Half of the UK population will develop cancer at some point in their lives, a new forecast from Cancer Research UK has shown.
The estimate replaces the previous figure which using a different calculation method had said a third would develop cancer during their lives.
The rise was attributed to increasing longevity, with over 60% of cases diagnosed in those aged over 65.
The research compared the risk for men and women born in each year between 1930 and 1960 and covered all cancers except non-melanoma skin cancer.
For men born in 1930 the risk of cancer was 39% while for those born in 1960 it was 54%, while for women the rate increased from 37% for those born in 1930 to 48% for those born in 1960.
Those born in the early 1960s and later have a cancer risk of 1 in 2.
In the last 40 years survival rates have doubled, meaning about half of patients with cancer will survive the disease for more than 10 years.

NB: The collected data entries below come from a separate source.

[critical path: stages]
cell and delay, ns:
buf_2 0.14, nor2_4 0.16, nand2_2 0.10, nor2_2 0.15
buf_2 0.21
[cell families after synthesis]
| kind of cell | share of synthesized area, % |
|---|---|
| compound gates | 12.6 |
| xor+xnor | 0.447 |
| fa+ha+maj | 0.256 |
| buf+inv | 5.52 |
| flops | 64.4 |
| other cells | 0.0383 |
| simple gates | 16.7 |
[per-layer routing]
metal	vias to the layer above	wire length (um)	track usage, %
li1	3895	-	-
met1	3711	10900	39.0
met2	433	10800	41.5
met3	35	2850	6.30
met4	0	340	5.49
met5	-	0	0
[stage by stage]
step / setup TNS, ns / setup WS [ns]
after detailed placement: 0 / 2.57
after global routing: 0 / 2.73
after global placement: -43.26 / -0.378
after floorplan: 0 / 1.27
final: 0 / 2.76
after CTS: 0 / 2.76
--- config.mk ---
export PLATFORM = sky130hd
export DESIGN_NAME = card_dealer
export DESIGN_NICKNAME = d
export VERILOG_FILES = /design/src/rtl/card_pkg.sv /design/src/rtl/card_lfsr.sv /design/src/rtl/card_dealer.sv
export SDC_FILE = /design/constraint.sdc
export NUM_CORES = 1
export LEC_CHECK = 0
export BUFFER_PORTS_ARGS = -buffer_cell sky130_fd_sc_hd__buf_2
export CAP_MARGIN = 40
export CORE_MARGIN = 3
export CORE_UTILIZATION = 65
export CTS_BUF_LIST = sky130_fd_sc_hd__clkbuf_4 sky130_fd_sc_hd__clkbuf_8 sky130_fd_sc_hd__clkbuf_16
export DETAILED_ROUTE_END_ITERATION = 12
export MAX_ROUTING_LAYER = met4
export PLACE_DENSITY_LB_ADDON = 0.25
export SLEW_MARGIN = 20
export SYNTH_ARGS = -nofsm -noshare
export SYNTH_HDL_FRONTEND = slang
export SYNTH_SLANG_ARGS = --single-unit
--- constraint.sdc ---
create_clock -name clk_i -period 8.2 [get_ports clk_i]
set_input_delay 0.41 -clock clk_i [delete_from_list [all_inputs] [get_ports clk_i]]
set_output_delay 0.41 -clock clk_i [all_outputs]
set_load 0.01 [all_outputs]
--- src/rtl/card_pkg.sv ---
// card_pkg: shared constants, FSM state type and card encoding
// for the blackjack card dealer and downstream hand scoring.
package card_pkg;

    localparam int CARD_W    = 8;
    localparam int DECK_SIZE = 52;
    localparam int RANKS     = 13;

    typedef enum logic {
        ST_IDLE  = 1'b0,
        ST_PROBE = 1'b1
    } dealer_state_t;

    // Deck index 0..51 -> {2'b00, suit[1:0], rank[3:0]}, rank 1..13.
    // Subtracting the suit base only on the low nibble is exact
    // because the remainder is always below 16.
    function automatic logic [CARD_W-1:0] card_code(input logic [5:0] idx);
        logic [1:0] s;
        logic [3:0] rk;
        if (idx >= 6'(3*RANKS)) begin
            s  = 2'd3;
            rk = idx[3:0] - 4'((3*RANKS) % 16);
        end else if (idx >= 6'(2*RANKS)) begin
            s  = 2'd2;
            rk = idx[3:0] - 4'((2*RANKS) % 16);
        end else if (idx >= 6'(RANKS)) begin
            s  = 2'd1;
            rk = idx[3:0] - 4'(RANKS % 16);
        end else begin
            s  = 2'd0;
            rk = idx[3:0];
        end
        return {2'b00, s, rk + 4'd1};
    endfunction

endpackage

--- src/rtl/card_lfsr.sv ---
// card_lfsr: free-running 16-bit Galois LFSR, x^16+x^14+x^13+x^11+1.
// Ports: clk_i, rst_i (async, active-low), lfsr_o[15:0]. SEED=0 maps to 1.
module card_lfsr #(
    parameter logic [15:0] SEED = 16'hACE1
) (
    input  logic        clk_i,
    input  logic        rst_i,
    output logic [15:0] lfsr_o
);

    // The all-zero state would lock the register forever.
    localparam logic [15:0] SEED_EFF = (SEED == 16'h0000) ? 16'h0001 : SEED;
    localparam logic [15:0] TAPS     = 16'hB400;

    logic [15:0] r_lfsr;

    always_ff @(posedge clk_i or negedge rst_i) begin
        if (!rst_i) begin
            r_lfsr <= SEED_EFF;
        end else if (r_lfsr[0]) begin
            r_lfsr <= (r_lfsr >> 1) ^ TAPS;
        end else begin
            r_lfsr <= r_lfsr >> 1;
        end
    end

    assign lfsr_o = r_lfsr;

endmodule

--- src/rtl/card_dealer.sv ---
// card_dealer: draws cards without replacement from a 52-card deck.
// Ports: clk_i, rst_i (async low), deal_i, shuffle_i -> card_o[7:0],
// save_o (1-cycle strobe), busy_o, deck_empty_o, cards_left_o[5:0].
// Build option: CARD_DEALER_SEQ_EN deals the deck in index order.
module card_dealer
    import card_pkg::*;
#(
    parameter logic [15:0] SEED = 16'hACE1
) (
    input  logic              clk_i,
    input  logic              rst_i,
    input  logic              deal_i,
    input  logic              shuffle_i,
    output logic [CARD_W-1:0] card_o,
    output logic              save_o,
    output logic              busy_o,
    output logic              deck_empty_o,
    output logic [5:0]        cards_left_o
);

    dealer_state_t      r_state;
    logic [5:0]         r_idx;
    logic [DECK_SIZE-1:0] r_used;
    logic [5:0]         r_left;
    logic [CARD_W-1:0]  r_card;
    logic               r_save;

    logic [15:0]        w_lfsr;
    logic [5:0]         w_cand;

    card_lfsr #(
        .SEED   (SEED)
    ) u_lfsr (
        .clk_i  (clk_i),
        .rst_i  (rst_i),
        .lfsr_o (w_lfsr)
    );

`ifdef CARD_DEALER_SEQ_EN
    // Next undealt position in deck order; probing never advances.
    assign w_cand = 6'(DECK_SIZE) - r_left;
`else
    // Fold 52..63 back onto 0..11.
    assign w_cand = (w_lfsr[5:0] >= 6'(DECK_SIZE)) ?
                    (w_lfsr[5:0] - 6'(DECK_SIZE)) : w_lfsr[5:0];
`endif

    always_ff @(posedge clk_i or negedge rst_i) begin
        if (!rst_i) begin
            r_state <= ST_IDLE;
            r_idx   <= '0;
            r_used  <= '0;
            r_left  <= 6'(DECK_SIZE);
            r_card  <= '0;
            r_save  <= 1'b0;
        end else begin
            r_save <= 1'b0;
            if (shuffle_i) begin
                r_used  <= '0;
                r_left  <= 6'(DECK_SIZE);
                r_state <= ST_IDLE;
            end else begin
                unique case (r_state)
                    ST_IDLE: begin
                        if (deal_i && (r_left != 6'd0)) begin
                            r_idx   <= w_cand;
                            r_state <= ST_PROBE;
                        end
                    end
                    ST_PROBE: begin
                        if (!r_used[r_idx]) begin
                            r_used[r_idx] <= 1'b1;
                            r_card        <= card_code(r_idx);
                            r_save        <= 1'b1;
                            r_left        <= r_left - 6'd1;
                            r_state       <= ST_IDLE;
                        end else if (r_idx == 6'(DECK_SIZE - 1)) begin
                            r_idx <= 6'd0;
                        end else begin
                            r_idx <= r_idx + 6'd1;
                        end
                    end
                    default: r_state <= ST_IDLE;
                endcase
            end
        end
    end

    assign card_o       = r_card;
    assign save_o       = r_save;
    assign cards_left_o = r_left;
    assign busy_o       = (r_state == ST_PROBE);
    assign deck_empty_o = (r_left == 6'd0);

`ifdef CARD_DEALER_SEQ_EN
    logic w_unused;
    assign w_unused = ^w_lfsr;
`endif

endmodule
==> metrics.yaml <==
final_area_um2: 4910
clk_pin_slew_ns: 0.09
num_rows: 29
drive_gt1_frac: 0.149
die-area_um2: 8060
rsz0062_at_grt: "false"
fill_cells: 438
synth_area_leaders: "dfrtp_1 42%, dfstp_2 6.3%, nor2_1 5.3%"
p_int_uw: 743
p_switching_uw: 331
total_power_uw: 1070
finClkSkew_ns: 0.0123
root_buffer: "clkbuf_8"
drt-pass1-iter-count: 6
start_util: 0.694
dpl.hpwl_um: 6750
synthMostInstantiatedCell: "dfrtp_1"
pwr-share-comb: 0.228
fmax_mhz: 301
insertion_delay_ns: 0.37
synthArstFlopShare: 1.00
setup_viol: 0
leakagePower_uw: 0.00216
nNetsFinal: 455
clock_power_share: 0.313
grt_pass1_wl_um: 17000
synth_top_area_cell: "dfrtp_1"
ys.flop_type: "dfrtp_1"
hold_viol: 0
reg2reg_depth: 8
tns_ns: 0
synthesis.area_um2: 4560
die_h_um: 89.8
drv_cap: 0
post_dp_cell_area_um2: 4680
ys_types: 61
period_share: 0.405
postCtsSetupBuffers: 0
layout_min_cycle_time_ns: 3.32
hold_path.class: "reg -> reg"
syn_area_per_cell_um2: 10.5
antenna_cells: 0
core_area_um2: 6570
setup.worst_path.end_class: "flop"
synth_top_area_share: 0.422
worst-path-max-fanout: 19
cts_tree: "built"
syn_to_final_growth_pct: 7.71
final_max_slew_viol_count: 0
syn_inst: 436
critPathLaunchType: "flop"
required_ns: 8.46
clockBufferDepth: 2
ys_ff_latch: 88
powerDensity_nw_per_um2: 219
htreeDepth: 3
seq_area_frac_synth: 0.486
peakVddDrop_v: 0.000145
relSlewSlack: 0.382
gp_congestion: 0.875
multiInputGateArea_um2: 2130
die_x_um: 89.8
ant_nets: 0
hold_depth: 0
cts_sinks: 88
hold_slack_ns: 0.360
portBuffers: 18
cts_made_buffers: 9
grt_pass1_vias: 3320
post_cts_resized: 0
regArea_um2: 2220
crit_type: "reg -> reg"
drc: 0
grt_start_max_net_pins: 72
track_usage: 0.271
yosys_warnings: 0
tightest_slew_ns: 0.925
worstPathArrival_ns: 3.58
switching_share: 0.308
drt_iter0_markers: 369
antenna_found_initial: 0
avgRoutedWirePerCell_um: 18.6
synth_edf_count: 0
netlist_top_cells_count: "77 x dfrtp_1, 65 x nor2_1, 32 x a31oi_1, 24 x a21oi_1, 22 x nand2_1"
pin_count: 21
grt_overflow: 0
outcome: "finished clean"
dp_slack_ns: 4.97
p_seq_frac: 0.459
setup_ws_ns: 4.88
num_vias: 3426
vias_per_cell: 6.39
drt-total-wl_um: 9960
-- per-stage QoR --
step | std cells | util
global placement | 515 | 0.701
CTS | 536 | 0.748
detailed placement | 519 | 0.712
finish | 536 | 0.748
floorplan | 437 | -
global route | 536 | 0.748
-- path summary, 6_finish.rpt --
check | from | endpoint | slack, ns
worst max-delay path | r_idx[0] | r_used[10] | 4.88
worst min register to register | u_lfsr.lfsr_o[6] | u_lfsr.lfsr_o[5] | 0.36
max in group asynchronous | rst_i | cards_left_o[4] | 7.00
worst max register to register | r_idx[0] | r_used[10] | 4.88
min in group asynchronous | rst_i | card_o[3] | 0.52
worst min-delay path | u_lfsr.lfsr_o[6] | u_lfsr.lfsr_o[5] | 0.36
-- cells in the final DEF (no fill, tap or decap), types with 11 or more instances in the layout --
| cell type | synthesis | final |
|---|---|---|
| nor2_1 | 65 | 65 |
| dfrtp_1 | 77 | 77 |
| nand2_1 | 22 | 22 |
| nor2b_1 | 15 | 15 |
| a31oi_1 | 32 | 32 |
| mux2i_1 | 13 | 13 |
| ha_1 | 13 | 13 |
| a21oi_1 | 24 | 24 |
| dfstp_2 | 11 | 11 |
| buf_2 | 7 | 17 |
-- power by group through the flow --
stage	Combinational (µW)	Sequential (µW)	Clock, µW
after global placement	212	511	0
after detailed placement	241	501	0
final	245	494	336
after floorplan	185	488	0
after CTS	243	493	339
after global routing	267	498	362
-- kinds of logic after synthesis --
family	count (synthesis)	synth area share
buffers and inverters	45	0.0488
other	1	0.000822
and+or+nand+nor	148	0.157
AOI/OAI and AO/OA	101	0.147
xor gates and xnor gates	10	0.0192
adders and majority gates	13	0.0357
DFF	88	0.486
muxes	30	0.106
-- registers in the layout, indices dropped and copies added (netlist names) --
name	flops
r_used	52
u_lfsr.lfsr_o	16
card_o	6
cards_left_o	6
r_idx	6
busy_o	1
save_o	1
-- worst max-delay path: stages, from the launching register on --
cell	delay (ns)
dfrtp_1	0.68
buf_8	0.23
mux4_1	0.56
mux2i_1	0.17
o21a_1	0.13
a2111o_1	0.17
and2_1	0.59
nand2_1	0.36
o31ai_1	0.31
-- routing by layer --
| metal | track usage | wire [µm] | vias to the layer above |
|---|---|---|---|
| li1 | - | - | 1549 |
| met1 | 0.380 | 4270 | 1713 |
| met2 | 0.415 | 4850 | 149 |
| met3 | 0.0484 | 693 | 15 |
| met4 | 0.0728 | 144 | 0 |
| met5 | - | 0 | - |
-- area by class of cell --
cell class / count / area share
flip-flops and latches: 88 / 0.451
repair buffers: 25 / 0.0387
clock buffers: 11 / 0.0295
multi-input cells: 304 / 0.433
inverters: 10 / 0.00764
well taps: 93 / 0.0237
clock inverters: 5 / 0.0166
-- timing repair --
| item | in CTS | in global routing |
|---|---|---|
| hold endpoints to repair | 22 | 0 |
| setup endpoints to repair | 0 | 0 |
| hold buffers | 1 | 0 |
Note: power is estimated with default switching activity, not from simulation.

Professor Dame Sally C Davies, chief medical officer for the government, said: "We must set these figures in context of the fact that people are living longer because of better healthcare and medical advances.
"Cancer survival rates have improved to record levels in this country and we are working to raise awareness of cancer symptoms so it can be diagnosed earlier, improving cancer outcomes."
She conclded: "Leading a healthy lifestyle is easily the most effective thing you can do to reduce your risk, this means being active, quitting smoking, drinking less alcohol, and having a balanced diet."
Harpal Kumar, chief executive of Cancer Research UK, said: "We need a concerted approach and a broader sense of how we can save lives and money by preventing more cancers.
"Growing older is the biggest risk factor for most cancers - and it's something we can't avoid."